Errata

Learning Spark

Errata for Learning Spark

Submit your own errata for this product.

The errata list is a list of errors and their corrections that were found after the product was released.

The following errata were submitted by our customers and have not yet been approved or disproved by the author or editor.
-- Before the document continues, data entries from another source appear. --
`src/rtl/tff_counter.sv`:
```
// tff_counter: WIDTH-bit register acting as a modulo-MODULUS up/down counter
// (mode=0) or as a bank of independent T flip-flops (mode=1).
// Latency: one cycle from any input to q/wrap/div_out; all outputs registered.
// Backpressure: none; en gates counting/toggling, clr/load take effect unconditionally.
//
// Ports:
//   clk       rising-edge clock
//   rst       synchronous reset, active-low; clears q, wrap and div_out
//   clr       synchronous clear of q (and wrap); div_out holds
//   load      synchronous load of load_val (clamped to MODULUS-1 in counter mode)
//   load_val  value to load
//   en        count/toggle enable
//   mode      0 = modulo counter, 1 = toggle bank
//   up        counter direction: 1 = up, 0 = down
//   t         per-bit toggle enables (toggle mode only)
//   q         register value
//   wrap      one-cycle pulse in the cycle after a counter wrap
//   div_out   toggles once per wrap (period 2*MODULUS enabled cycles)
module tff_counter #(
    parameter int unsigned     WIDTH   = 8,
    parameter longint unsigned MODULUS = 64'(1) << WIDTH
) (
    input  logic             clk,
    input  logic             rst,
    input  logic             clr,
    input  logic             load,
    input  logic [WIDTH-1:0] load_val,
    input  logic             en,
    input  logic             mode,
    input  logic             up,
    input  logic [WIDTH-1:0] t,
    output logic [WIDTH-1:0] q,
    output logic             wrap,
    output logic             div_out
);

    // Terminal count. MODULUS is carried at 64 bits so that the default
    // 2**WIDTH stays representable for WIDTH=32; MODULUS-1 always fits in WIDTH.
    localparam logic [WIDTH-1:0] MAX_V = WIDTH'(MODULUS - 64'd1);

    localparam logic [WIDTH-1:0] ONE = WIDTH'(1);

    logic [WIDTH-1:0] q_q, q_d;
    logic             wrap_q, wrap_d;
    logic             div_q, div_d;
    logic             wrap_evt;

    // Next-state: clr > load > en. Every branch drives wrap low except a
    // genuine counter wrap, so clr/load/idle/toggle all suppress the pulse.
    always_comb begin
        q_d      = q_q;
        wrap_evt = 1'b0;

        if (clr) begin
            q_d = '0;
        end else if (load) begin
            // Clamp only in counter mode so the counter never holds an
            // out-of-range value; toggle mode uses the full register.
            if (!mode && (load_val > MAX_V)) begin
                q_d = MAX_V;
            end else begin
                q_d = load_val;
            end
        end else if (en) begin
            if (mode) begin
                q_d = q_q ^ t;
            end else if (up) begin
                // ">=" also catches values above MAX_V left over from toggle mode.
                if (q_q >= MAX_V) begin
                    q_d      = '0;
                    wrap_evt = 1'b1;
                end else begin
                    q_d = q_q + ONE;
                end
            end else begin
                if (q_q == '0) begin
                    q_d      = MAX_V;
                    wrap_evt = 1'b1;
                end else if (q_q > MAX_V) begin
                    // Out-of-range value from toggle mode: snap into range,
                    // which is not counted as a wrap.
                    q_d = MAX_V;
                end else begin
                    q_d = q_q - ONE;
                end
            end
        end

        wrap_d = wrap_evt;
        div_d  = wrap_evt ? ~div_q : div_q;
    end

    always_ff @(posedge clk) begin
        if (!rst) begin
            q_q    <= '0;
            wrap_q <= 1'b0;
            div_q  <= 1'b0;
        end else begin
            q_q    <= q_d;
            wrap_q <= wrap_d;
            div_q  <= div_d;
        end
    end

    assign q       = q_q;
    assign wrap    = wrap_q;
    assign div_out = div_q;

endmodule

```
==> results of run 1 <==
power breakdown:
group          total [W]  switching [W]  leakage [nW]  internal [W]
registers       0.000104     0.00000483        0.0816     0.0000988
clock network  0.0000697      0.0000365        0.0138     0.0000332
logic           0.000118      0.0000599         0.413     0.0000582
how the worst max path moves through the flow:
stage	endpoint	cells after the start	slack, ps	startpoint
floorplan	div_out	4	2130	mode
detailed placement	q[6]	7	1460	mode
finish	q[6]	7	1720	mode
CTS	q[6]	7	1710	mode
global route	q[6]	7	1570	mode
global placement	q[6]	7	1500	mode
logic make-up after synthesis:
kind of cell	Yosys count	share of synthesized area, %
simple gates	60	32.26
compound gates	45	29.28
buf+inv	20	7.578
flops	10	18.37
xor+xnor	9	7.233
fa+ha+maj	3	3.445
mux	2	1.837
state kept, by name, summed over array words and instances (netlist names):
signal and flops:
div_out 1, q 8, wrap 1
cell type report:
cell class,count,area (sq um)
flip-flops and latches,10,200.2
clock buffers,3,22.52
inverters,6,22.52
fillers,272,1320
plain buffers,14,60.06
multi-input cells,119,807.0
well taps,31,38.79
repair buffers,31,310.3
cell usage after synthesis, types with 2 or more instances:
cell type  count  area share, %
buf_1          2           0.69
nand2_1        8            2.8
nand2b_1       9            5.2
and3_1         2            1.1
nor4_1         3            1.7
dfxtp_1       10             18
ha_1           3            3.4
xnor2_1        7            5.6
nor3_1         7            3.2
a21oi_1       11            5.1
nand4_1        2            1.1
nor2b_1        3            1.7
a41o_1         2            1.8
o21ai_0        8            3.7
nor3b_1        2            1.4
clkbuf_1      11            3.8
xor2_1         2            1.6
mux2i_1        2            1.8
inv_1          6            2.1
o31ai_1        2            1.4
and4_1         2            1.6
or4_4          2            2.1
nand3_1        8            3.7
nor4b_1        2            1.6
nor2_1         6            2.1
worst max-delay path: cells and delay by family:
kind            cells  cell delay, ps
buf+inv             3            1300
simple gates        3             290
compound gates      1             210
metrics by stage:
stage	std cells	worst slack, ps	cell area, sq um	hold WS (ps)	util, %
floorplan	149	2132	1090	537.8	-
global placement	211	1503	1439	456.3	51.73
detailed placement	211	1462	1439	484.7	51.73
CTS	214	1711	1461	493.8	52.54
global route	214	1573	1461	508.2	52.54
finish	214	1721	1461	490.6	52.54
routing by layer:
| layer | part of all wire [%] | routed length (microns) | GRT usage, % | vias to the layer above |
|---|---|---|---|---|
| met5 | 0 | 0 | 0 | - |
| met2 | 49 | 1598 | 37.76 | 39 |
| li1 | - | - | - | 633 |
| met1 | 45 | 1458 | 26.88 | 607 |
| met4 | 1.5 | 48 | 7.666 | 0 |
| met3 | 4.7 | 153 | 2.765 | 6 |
They solely represent the opinion of the customer.

Color Key: Serious technical mistake Minor technical mistake Language or formatting error Typo Question Note Update

Version Location Description Submitted by Date submitted
ePub Page Kindle location 707
botton third

In:

Example 2-14. Scala build and run sbt clean package $ SPARK_HOME/ bin/ spark-submit \ --class com.oreilly.learningsparkexamples.mini.scala.WordCount \ ./ target/...( as above) \ ./ README.md ./ wordcounts

Karau, Holden; Konwinski, Andy; Wendell, Patrick; Zaharia, Matei (2015-01-28). Learning Spark: Lightning-Fast Big Data Analysis (Kindle Locations 746-749). O'Reilly Media. Kindle Edition.

/target/...(as above) is totally ambiguous. It is imposible to understand what "(as ablve)" is referring to and makes this example not runnable.
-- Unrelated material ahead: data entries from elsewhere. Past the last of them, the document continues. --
==> config.mk <==
export PLATFORM = sky130hd
export DESIGN_NAME = ram_arbiter
export DESIGN_NICKNAME = d
export VERILOG_FILES = /design/src/rtl/ram_arbiter_pkg.sv /design/src/rtl/ram_arbiter_rr_arb2.sv /design/src/rtl/ram_arbiter.sv
export SDC_FILE = /design/constraint.sdc
export NUM_CORES = 1
export LEC_CHECK = 0
export CORE_MARGIN = 1.5
export CORE_UTILIZATION = 23
export CTS_CLUSTER_SIZE = 28
export DETAILED_ROUTE_END_ITERATION = 10
export HOLD_SLACK_MARGIN = 0.1
export PLACE_DENSITY = 0.81
export SLEW_MARGIN = 20
export SYNTH_ARGS = -nofsm -noshare
export SYNTH_HDL_FRONTEND = slang
export SYNTH_SLANG_ARGS = --single-unit
==> constraint.sdc <==
create_clock -name clk -period 2.8 [get_ports clk]
set_input_delay 0.56 -clock clk [delete_from_list [all_inputs] [get_ports clk]]
set_output_delay 0.56 -clock clk [all_outputs]
set_load 0.01 [all_outputs]
==> src/rtl/ram_arbiter_pkg.sv <==
// Shared constants and encodings for the two-port RAM arbiter.
// RAM_CLEAR_EN (define to enable) compiles in the RAM clear engine.
package ram_arbiter_pkg;

   localparam int ADDR_W = 5;
   localparam int DATA_W = 4;

   typedef enum logic {
      ST_IDLE  = 1'b0,
      ST_CLEAR = 1'b1
   } state_e;

   typedef enum logic {
      GNT_A = 1'b0,
      GNT_B = 1'b1
   } owner_e;

endpackage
Please resolve this ambiguity by providing the complete command text for running this example.

James Hufton  May 29, 2015 
ePub Throughout the ePub

Throughout the ePub, there are entire sections of text that are rendered in red instead of black. One example is the introductory material for Chapter 10. The opening paragraph reads "Many applications benefit from acting on data as soon as it arrives. For example, an application might track statistics..." The first sentence is black as it should be but starting with the second sentence, the remainder of the paragraph and subsequent paragraphs are red.
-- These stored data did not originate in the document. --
[src/rtl/cdb_arbiter.sv]
// Round-robin CDB arbiter: combinational acks in cycle t, registered broadcast in t+1.
// No stall path; flush drops grants and clears broadcast valids.
module cdb_arbiter
  import cdb_arbiter_pkg::*;
#(
  parameter int N_REQ   = cdb_arbiter_pkg::NUM_CDB_REQ,
  parameter int NUM_CDB = cdb_arbiter_pkg::NUM_CDB
) (
  input logic          clk,
  input logic          rst,
  cdb_arbiter_if.slave cdb
);

  localparam int PTR_W = $clog2(N_REQ);

  logic [PTR_W-1:0]   rr_ptr_q, rr_ptr_d;
  logic [NUM_CDB-1:0] cdb_valid_q, cdb_valid_d;
  fu_cdb_data_t       cdb_data_q [NUM_CDB];
  fu_cdb_data_t       cdb_data_d [NUM_CDB];

  logic [N_REQ-1:0]   grant_oh  [NUM_CDB];
  logic [PTR_W-1:0]   grant_idx [NUM_CDB];
  logic [NUM_CDB-1:0] grant_vld;
  logic [PTR_W-1:0]   nxt_ptr;
  logic               grant_en;
  logic [N_REQ-1:0]   ack_c;

  rr_multi_picker #(
    .N_REQ   (N_REQ),
    .NUM_CDB (NUM_CDB)
  ) u_picker (
    .req_i       (cdb.fu_done),
    .ptr_i       (rr_ptr_q),
    .grant_oh_o  (grant_oh),
    .grant_idx_o (grant_idx),
    .grant_vld_o (grant_vld),
    .nxt_ptr_o   (nxt_ptr)
  );

  // Reset and flush both suppress the whole grant, including the pointer advance.
  assign grant_en = !rst && !cdb.branch_mispredict;

  always_comb begin
    ack_c = '0;
    if (grant_en) begin
      for (int k = 0; k < NUM_CDB; k++) begin
        ack_c = ack_c | grant_oh[k];
      end
    end
  end

  always_comb begin
    rr_ptr_d    = rr_ptr_q;
    cdb_valid_d = '0;
    cdb_data_d  = cdb_data_q;
    if (grant_en) begin
      rr_ptr_d = nxt_ptr;
      for (int k = 0; k < NUM_CDB; k++) begin
        if (grant_vld[k]) begin
          cdb_valid_d[k] = 1'b1;
          cdb_data_d[k]  = cdb.fu_data[grant_idx[k]];
        end
      end
    end
  end

  always_ff @(posedge clk or posedge rst) begin
    if (rst) begin
      rr_ptr_q    <= '0;
      cdb_valid_q <= '0;
      for (int k = 0; k < NUM_CDB; k++) begin
        cdb_data_q[k] <= '0;
      end
    end else begin
      rr_ptr_q    <= rr_ptr_d;
      cdb_valid_q <= cdb_valid_d;
      cdb_data_q  <= cdb_data_d;
    end
  end

  assign cdb.cdb_ack   = ack_c;
  assign cdb.cdb_valid = cdb_valid_q;
  assign cdb.cdb_data  = cdb_data_q;

endmodule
Looking at the HTML source, this appears to be happening because of these anchors:

<a data-type="indexterm" data-primary="Spark Streaming" data-secondary="DStreams" id="idp23532880"/>

The browser is not interpreting the anchor as a self-closing tag. There needs to be a separate </a> tag to close the tag and prevent the subsequent text from being highlighted.

j.b.langston iii  Nov 13, 2015 
Example 4-11

Submitting this for a customer:

"See below - it should read input.flatMap(.....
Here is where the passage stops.